→ Work instruction: Only lines containing the word "inequality" belong in the answer; copy each one from the records.

→ Data for review:
[src/hdl/est_pkg.sv]
// ----------------------------------------------------------------------------
// Event subscription table package
// Shared types, codes and sizes for the subscription table and its cells.
// ----------------------------------------------------------------------------
package est_pkg;

  localparam int SLOT_COUNT_DEF = 16;

  localparam int OP_W    = 2;
  localparam int EVENT_W = 32;
  localparam int TAG_W   = 16;
  localparam int PAY_W   = 32;
  localparam int COUNT_W = 5;

  localparam logic [COUNT_W-1:0] COUNT_MAX = 5'd31;

  typedef enum logic [OP_W-1:0] {
    OP_CLEAR   = 2'd0,
    OP_SUB     = 2'd1,
    OP_UNSUB   = 2'd2,
    OP_PUBLISH = 2'd3
  } op_t;

  typedef enum logic [1:0] {
    ST_IDLE,
    ST_SCAN,
    ST_FINAL
  } state_t;

  // One subscriber slot as it travels along the cell row.
  typedef struct packed {
    logic [EVENT_W-1:0] ev;
    logic [TAG_W-1:0]   tag;
  } slot_t;

endpackage

[src/hdl/est_req_if.sv]
// ----------------------------------------------------------------------------
// Request channel
// Valid/ready channel that carries one table operation per request.
// ----------------------------------------------------------------------------
interface est_req_if;
  import est_pkg::*;

  logic               valid;
  logic               ready;
  logic [OP_W-1:0]    operation;
  logic [EVENT_W-1:0] event_num;
  logic [TAG_W-1:0]   handler_tag;
  logic [PAY_W-1:0]   payload;

  modport source (output valid, operation, event_num, handler_tag, payload, input ready);
  modport sink   (input valid, operation, event_num, handler_tag, payload, output ready);
endinterface

[src/hdl/est_res_if.sv]
// ----------------------------------------------------------------------------
// Result channel
// Valid/ready channel that carries status, delivery and count results.
// ----------------------------------------------------------------------------
interface est_res_if;
  import est_pkg::*;

  logic               valid;
  logic               ready;
  logic               kind;
  logic               status;
  logic [TAG_W-1:0]   delivered_tag;
  logic [PAY_W-1:0]   delivered_payload;
  logic [COUNT_W-1:0] match_count;
  logic               last;

  modport source (output valid, kind, status, delivered_tag, delivered_payload,
                  match_count, last, input ready);
  modport sink   (input valid, kind, status, delivered_tag, delivered_payload,
                  match_count, last, output ready);
endinterface

[src/hdl/est_cell.sv]
// ----------------------------------------------------------------------------
// Subscription cell
// Holds one slot and hands it to its lower neighbor on every shift.
// ----------------------------------------------------------------------------
module est_cell (
  input  logic           clk,
  input  logic           rst_n,
  input  logic           shift_en,
  input  est_pkg::slot_t slot_in,
  output est_pkg::slot_t slot_out
);
  import est_pkg::*;

  logic [EVENT_W-1:0] ev_r;
  logic [TAG_W-1:0]   tag_r;

  // The tag marks occupancy, so it alone is cleared by reset.
  always_ff @(posedge clk) begin
    if (!rst_n) begin
      tag_r <= '0;
    end else if (shift_en) begin
      tag_r <= slot_in.tag;
    end
  end

  always_ff @(posedge clk) begin
    if (shift_en) begin
      ev_r <= slot_in.ev;
    end
  end

  assign slot_out.ev  = ev_r;
  assign slot_out.tag = tag_r;

endmodule

[src/hdl/est_ctrl.sv]
// ----------------------------------------------------------------------------
// Subscription table controller
// Sequences one request over a full rotation of the cell row and owns the
// result register.
// ----------------------------------------------------------------------------
module est_ctrl #(
  parameter int SLOT_COUNT = est_pkg::SLOT_COUNT_DEF
) (
  input  logic           clk,
  input  logic           rst_n,
  est_req_if.sink        in_req,
  est_res_if.source      out_res,
  input  est_pkg::slot_t head_slot,
  output est_pkg::slot_t wb_slot,
  output logic           shift_en
);
  import est_pkg::*;

  localparam int IDX_W = (SLOT_COUNT > 1) ? $clog2(SLOT_COUNT) : 1;
  localparam logic [IDX_W-1:0] IDX_LAST = IDX_W'(SLOT_COUNT - 1);

  state_t             state_r, state_nxt;
  op_t                op_r;
  logic [EVENT_W-1:0] ev_r;
  logic [TAG_W-1:0]   tag_r;
  logic [PAY_W-1:0]   pay_r;
  logic [IDX_W-1:0]   idx_r;
  logic               done_r;
  logic [COUNT_W-1:0] match_r;

  logic               out_valid_r;
  logic               out_kind_r;
  logic               out_status_r;
  logic [TAG_W-1:0]   out_tag_r;
  logic [PAY_W-1:0]   out_pay_r;
  logic [COUNT_W-1:0] out_count_r;
  logic               out_last_r;

  logic advance;
  logic accept;
  logic take;
  logic hit_pub;
  logic load_dlv;
  logic load_fin;
  logic in_ready;

  assign advance = !out_valid_r || out_res.ready;
  assign accept  = in_req.valid && in_ready;

  // Next state.
  always_comb begin
    state_nxt = state_r;
    case (state_r)
      ST_IDLE: begin
        if (accept) state_nxt = ST_SCAN;
      end
      ST_SCAN: begin
        if (shift_en && (idx_r == IDX_LAST)) state_nxt = ST_FINAL;
      end
      ST_FINAL: begin
        if (advance) state_nxt = accept ? ST_SCAN : ST_IDLE;
      end
      default: state_nxt = ST_IDLE;
    endcase
  end

  // Outputs and the write-back into the tail of the cell row.
  always_comb begin
    in_ready = 1'b0;
    shift_en = 1'b0;
    load_fin = 1'b0;
    take     = 1'b0;
    wb_slot  = head_slot;
    hit_pub  = (op_r == OP_PUBLISH) && (head_slot.tag != '0) && (head_slot.ev == ev_r);
    case (state_r)
      ST_IDLE:  in_ready = 1'b1;
      ST_SCAN:  shift_en = advance;
      ST_FINAL: begin
        in_ready = advance;
        load_fin = advance;
      end
      default: ;
    endcase
    case (op_r)
      OP_CLEAR: wb_slot.tag = '0;
      OP_SUB: begin
        if (!done_r && (head_slot.tag == '0)) begin
          take        = 1'b1;
          wb_slot.ev  = ev_r;
          wb_slot.tag = tag_r;
        end
      end
      OP_UNSUB: begin
        if (!done_r && (head_slot.tag == tag_r)) begin
          take        = 1'b1;
          wb_slot.tag = '0;
        end
      end
      default: ;
    endcase
    load_dlv = shift_en && hit_pub;
  end

  always_ff @(posedge clk) begin
    if (!rst_n) begin
      state_r <= ST_IDLE;
    end else begin
      state_r <= state_nxt;
    end
  end

  always_ff @(posedge clk) begin
    if (accept) begin
      op_r    <= op_t'(in_req.operation);
      ev_r    <= in_req.event_num;
      tag_r   <= in_req.handler_tag;
      pay_r   <= in_req.payload;
      idx_r   <= '0;
      done_r  <= 1'b0;
      match_r <= '0;
    end else if (shift_en) begin
      idx_r  <= idx_r + 1'b1;
      done_r <= done_r | take;
      if (hit_pub && (match_r != COUNT_MAX)) begin
        match_r <= match_r + 1'b1;
      end
    end
  end

  always_ff @(posedge clk) begin
    if (!rst_n) begin
      out_valid_r <= 1'b0;
    end else if (load_dlv || load_fin) begin
      out_valid_r <= 1'b1;
    end else if (out_res.ready) begin
      out_valid_r <= 1'b0;
    end
  end

  always_ff @(posedge clk) begin
    if (load_dlv) begin
      out_kind_r   <= 1'b1;
      out_status_r <= 1'b0;
      out_tag_r    <= head_slot.tag;
      out_pay_r    <= pay_r;
      out_count_r  <= '0;
      out_last_r   <= 1'b0;
    end else if (load_fin) begin
      out_kind_r   <= 1'b0;
      out_status_r <= ((op_r == OP_SUB) || (op_r == OP_UNSUB)) && !done_r;
      out_tag_r    <= '0;
      out_pay_r    <= '0;
      out_count_r  <= (op_r == OP_PUBLISH) ? match_r : '0;
      out_last_r   <= 1'b1;
    end
  end

  assign in_req.ready              = in_ready;
  assign out_res.valid             = out_valid_r;
  assign out_res.kind              = out_kind_r;
  assign out_res.status            = out_status_r;
  assign out_res.delivered_tag     = out_tag_r;
  assign out_res.delivered_payload = out_pay_r;
  assign out_res.match_count       = out_count_r;
  assign out_res.last              = out_last_r;

`ifndef SYNTHESIS
  // A held delivery always belongs to a publish request.
  a_dlv_from_publish: assert property (@(posedge clk) disable iff (!rst_n)
    (out_valid_r && out_kind_r) |-> (op_r == OP_PUBLISH))
    else $error("delivery result held for a non-publish request");

  // The rotation position freezes while the result side is stalled.
  a_idx_hold: assert property (@(posedge clk) disable iff (!rst_n)
    (state_r == ST_SCAN && !advance) |=> $stable(idx_r))
    else $error("rotation moved during a result stall");

  // At most one match per visited slot.
  a_match_bound: assert property (@(posedge clk) disable iff (!rst_n)
    (state_r == ST_SCAN) |-> (32'(match_r) <= 32'(idx_r)))
    else $error("match count ran ahead of the scan position");

  // Reset leaves the block idle with no result pending.
  a_reset_idle: assert property (@(posedge clk)
    !rst_n |=> (state_r == ST_IDLE) && !out_valid_r)
    else $error("block not idle after reset");
`endif

endmodule

[src/hdl/event_subscription_table.sv]
// ----------------------------------------------------------------------------
// Event subscription table
// Table of subscriber slots kept in a rotating row of cells.
// ----------------------------------------------------------------------------
// Usage: a request on in_req carries an operation (clear, subscribe,
// unsubscribe or publish) with an event number, a handler tag and a payload.
// Results leave on out_res. Clear, subscribe and unsubscribe give one status
// result. Publish gives one delivery result per occupied slot whose event
// matches, in slot order, then a count result; the final result has last set.
// Every request takes the slot row through one full rotation, one slot
// passing the controller per cycle while out_res is not stalled, and then
// one final result. With no stall a new request is taken in the cycle the
// previous final result is loaded. A delivery is registered into out_res
// as its slot shifts out of the head cell. When the receiver holds ready
// low with a result waiting, the rotation stops in place and resumes when
// the result is taken; nothing is lost. Reset empties every slot and
// leaves no result pending. Event numbers are not cleared; they are only
// read from occupied slots.
// ----------------------------------------------------------------------------
module event_subscription_table #(
  parameter int SLOT_COUNT = est_pkg::SLOT_COUNT_DEF
) (
  input  logic      clk,
  input  logic      rst_n,
  est_req_if.sink   in_req,
  est_res_if.source out_res
);
  import est_pkg::*;

  // chain[i] is the slot held by cell i; chain[SLOT_COUNT] is the slot the
  // controller writes back into the tail of the row.
  slot_t chain [SLOT_COUNT+1];
  logic  shift_en;

  est_ctrl #(
    .SLOT_COUNT (SLOT_COUNT)
  ) u_ctrl (
    .clk       (clk),
    .rst_n     (rst_n),
    .in_req    (in_req),
    .out_res   (out_res),
    .head_slot (chain[0]),
    .wb_slot   (chain[SLOT_COUNT]),
    .shift_en  (shift_en)
  );

  // Each cell takes its upper neighbor's slot on every shift, so after a full
  // rotation every slot is back in its own cell.
  for (genvar i = 0; i < SLOT_COUNT; i++) begin : g_cell
    est_cell u_cell (
      .clk      (clk),
      .rst_n    (rst_n),
      .shift_en (shift_en),
      .slot_in  (chain[i+1]),
      .slot_out (chain[i])
    );
  end

endmodule
[src/flat_wrapper.sv]
// flat-port wrapper written by rule: the top's interface ports become plain ports
module event_subscription_table_flat import est_pkg::*;
#(
  parameter int SLOT_COUNT = est_pkg::SLOT_COUNT_DEF
)
  (clk, rst_n, in_req_valid, in_req_operation, in_req_event_num, in_req_handler_tag, in_req_payload, in_req_ready, out_res_valid, out_res_kind, out_res_status, out_res_delivered_tag, out_res_delivered_payload, out_res_match_count, out_res_last, out_res_ready);
  est_req_if in_req_i ();
  est_res_if out_res_i ();
  input  logic clk;
  input  logic rst_n;
  input wire logic [$bits(in_req_i.valid)-1:0] in_req_valid;
  input wire logic [$bits(in_req_i.operation)-1:0] in_req_operation;
  input wire logic [$bits(in_req_i.event_num)-1:0] in_req_event_num;
  input wire logic [$bits(in_req_i.handler_tag)-1:0] in_req_handler_tag;
  input wire logic [$bits(in_req_i.payload)-1:0] in_req_payload;
  output wire logic [$bits(in_req_i.ready)-1:0] in_req_ready;
  output wire logic [$bits(out_res_i.valid)-1:0] out_res_valid;
  output wire logic [$bits(out_res_i.kind)-1:0] out_res_kind;
  output wire logic [$bits(out_res_i.status)-1:0] out_res_status;
  output wire logic [$bits(out_res_i.delivered_tag)-1:0] out_res_delivered_tag;
  output wire logic [$bits(out_res_i.delivered_payload)-1:0] out_res_delivered_payload;
  output wire logic [$bits(out_res_i.match_count)-1:0] out_res_match_count;
  output wire logic [$bits(out_res_i.last)-1:0] out_res_last;
  input wire logic [$bits(out_res_i.ready)-1:0] out_res_ready;
  assign in_req_i.valid = in_req_valid;
  assign in_req_i.operation = in_req_operation;
  assign in_req_i.event_num = in_req_event_num;
  assign in_req_i.handler_tag = in_req_handler_tag;
  assign in_req_i.payload = in_req_payload;
  assign in_req_ready = in_req_i.ready;
  assign out_res_valid = out_res_i.valid;
  assign out_res_kind = out_res_i.kind;
  assign out_res_status = out_res_i.status;
  assign out_res_delivered_tag = out_res_i.delivered_tag;
  assign out_res_delivered_payload = out_res_i.delivered_payload;
  assign out_res_match_count = out_res_i.match_count;
  assign out_res_last = out_res_i.last;
  assign out_res_i.ready = out_res_ready;
  event_subscription_table #(.SLOT_COUNT(SLOT_COUNT)) u_core (.clk(clk), .rst_n(rst_n), .in_req(in_req_i), .out_res(out_res_i));
endmodule
[config.mk]
export PLATFORM = sky130hd
export DESIGN_NAME = event_subscription_table_flat
export DESIGN_NICKNAME = d
export VERILOG_FILES = /design/src/hdl/est_pkg.sv /design/src/hdl/est_req_if.sv /design/src/hdl/est_res_if.sv /design/src/hdl/est_cell.sv /design/src/hdl/est_ctrl.sv /design/src/hdl/event_subscription_table.sv /design/src/flat_wrapper.sv
export SDC_FILE = /design/constraint.sdc
export NUM_CORES = 1
export LEC_CHECK = 0
export ABC_AREA = 1
export CORE_UTILIZATION = 35
export DETAILED_ROUTE_END_ITERATION = 7
export DONT_BUFFER_PORTS = 1
export GPL_ROUTABILITY_DRIVEN = 0
export PLACE_DENSITY = 0.59
export SKIP_CTS_REPAIR_TIMING = 1
export SYNTH_ARGS = -nofsm -noshare
export SYNTH_HDL_FRONTEND = slang
export SYNTH_HIERARCHICAL = 1
export SYNTH_SLANG_ARGS = --single-unit
[constraint.sdc]
create_clock -name clk -period 14.55 [get_ports clk]
set_input_delay 0.7275 -clock clk [delete_from_list [all_inputs] [get_ports clk]]
set_output_delay 0.7275 -clock clk [all_outputs]
set_load 0.01 [all_outputs]
* Yosys cells after proc, flatten, opt, wreduce, memory -nomap -nowiden
Cells that the tools add are included.
** Word-level totals
- Bits in latches :: 0
- Register bits after elaboration :: 919
- Memories kept :: 0
- Input bits :: 86
- Bits in writable memories :: 0
- Output and inout bits :: 58
- Bits in read-only memories :: 0
- Logic and storage cells :: 106
** Operators by class
- Reductions and logical operators :: 22
- Multipliers :: 0
- Shift-type cells :: 0
- Mux-type cells :: 22
- Div/mod/pow operators :: 0
- Order comparisons :: 0
- Add/subtract/negate cells :: 2
- Equality and inequality tests :: 12
- Bitwise operators :: 1
** Operators by type and width (number)
- 2-to-1 mux 32 bit :: 3
- 2-to-1 mux 16 bit :: 3
- 2-to-1 mux 48 bit :: 1
- one-hot mux 16 bit (3 select lines) :: 1
- equality test 32 bit :: 1
- equality test 16 bit :: 1
- logical NOT 16 bit :: 1
- nonzero test 16 bit :: 1
- logical AND 1 bit :: 9
- 2-to-1 mux 1 bit :: 7
- equality test 2 bit, second input constant :: 3
- 2-to-1 mux 2 bit :: 3
- inequality test 2 bit, second input constant :: 3
- one-hot mux 2 bit (3 select lines) :: 1
- adder 5 x 1 -> 5 bit, second input constant :: 1
- 2-to-1 mux 5 bit :: 1
- inequality test 5 bit, second input constant :: 1
- adder 4 x 1 -> 4 bit, second input constant :: 1
- equality test 2 x 1 -> 1 bit, second input constant :: 2
- equality test 4 bit, second input constant :: 1
- logical NOT 2 bit :: 2
- one-hot mux 1 bit (2 select lines) :: 2
- nonzero test 2 bit :: 2
- logical OR 1 bit :: 3
- other kinds (4) :: 5

* Longest topological paths before layout
- Depth after elaboration :: 7
- Depth in mapped cells :: 14
- Mapped depth without buffers :: 13

* By module
The synthesis kept the hierarchy.
** By module, submodules not included
- est_cell :: area an instance 1635.3 sq um, sequential area each 1281.2 sq um, cells an instance 133, instances 16
- est_ctrl :: area an instance 7203.2 sq um, sequential area each 4324.1 sq um, cells an instance 809, instances 1

* Worst setup path before layout
No wires, ideal clock.
- Path type :: input -> register
- From :: input port out_res_ready
- To :: register u_core.u_ctrl.out_pay_r[0] (netlist: u_core/u_ctrl/out_res.delivered_payload[0]) (enable)
- Slack :: 1.856 ns
- Buffers on the path :: 0
- Arrival :: 12.287 ns
- Cell stages on the path :: 8
- Library setup time :: 0.407 ns
- Required time :: 14.143 ns
- Cells stage by stage :: nor2_1 -> nor2_4 -> inv_1 -> nor2_1 -> nand2_1 -> nor2_1 -> nand2_1 -> nand2_1
** On the way
- Longest elaborated chain between the ends :: 4
- Elaborated cells on any way between the ends :: 5
- Those cells by class :: 2 x mux; 3 x reduce/logical
** Ends and longest elaborated chain
- start, declared :: RTL line flat_wrapper.sv:24 : input wire logic [$bits(out_res_i.ready)-1:0] out_res_ready;
- logical OR 1 bit :: RTL line est_ctrl.sv:47 : assign advance = !out_valid_r || out_res.ready;
- 2-to-1 mux 1 bit :: RTL line est_ctrl.sv:75 : case (state_r)
- named net u_core.shift_en :: RTL line event_subscription_table.sv:33 : logic shift_en;
- logical AND 1 bit :: RTL line est_ctrl.sv:101 : load_dlv = shift_en && hit_pub;
- nonzero test 2 bit (no source line)
- end signal, assigned :: RTL line est_ctrl.sv:145 : out_pay_r <= pay_r;
- end, declared :: RTL line est_ctrl.sv:35 : logic [PAY_W-1:0] out_pay_r;
The timed path passes the listed nets, and every way through them passes these cells.
A chain may end at the register's enable or synchronous reset.

* Worst setup path after layout
- From :: register u_core.u_ctrl.out_valid_r (netlist: u_core/u_ctrl/out_res.valid)
- To :: register u_core.g_cell[12].u_cell.ev_r[3] (enable)
** On the way
- Longest elaborated chain between the ends :: 3
** Ends and longest elaborated chain
- start, declared :: RTL line est_ctrl.sv:31 : logic out_valid_r;
- start signal, assigned :: RTL line est_ctrl.sv:132 : out_valid_r <= 1'b0;
- start signal, assigned :: RTL line est_ctrl.sv:134 : out_valid_r <= 1'b1;
- start signal, assigned :: RTL line est_ctrl.sv:136 : out_valid_r <= 1'b0;
- logical NOT 1 bit :: RTL line est_ctrl.sv:47
- logical OR 1 bit :: RTL line est_ctrl.sv:47
- 2-to-1 mux 1 bit :: RTL line est_ctrl.sv:75
- named net u_core.shift_en :: RTL line event_subscription_table.sv:33
- end signal, assigned :: RTL line est_cell.sv:28 : ev_r <= slot_in.ev;
- end, declared :: RTL line est_cell.sv:14 : logic [EVENT_W-1:0] ev_r;
The timed path passes the listed nets, and every way through them passes these cells.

→ Solution to the problem:
- Equality and inequality tests :: 12
- inequality test 2 bit, second input constant :: 3
- inequality test 5 bit, second input constant :: 1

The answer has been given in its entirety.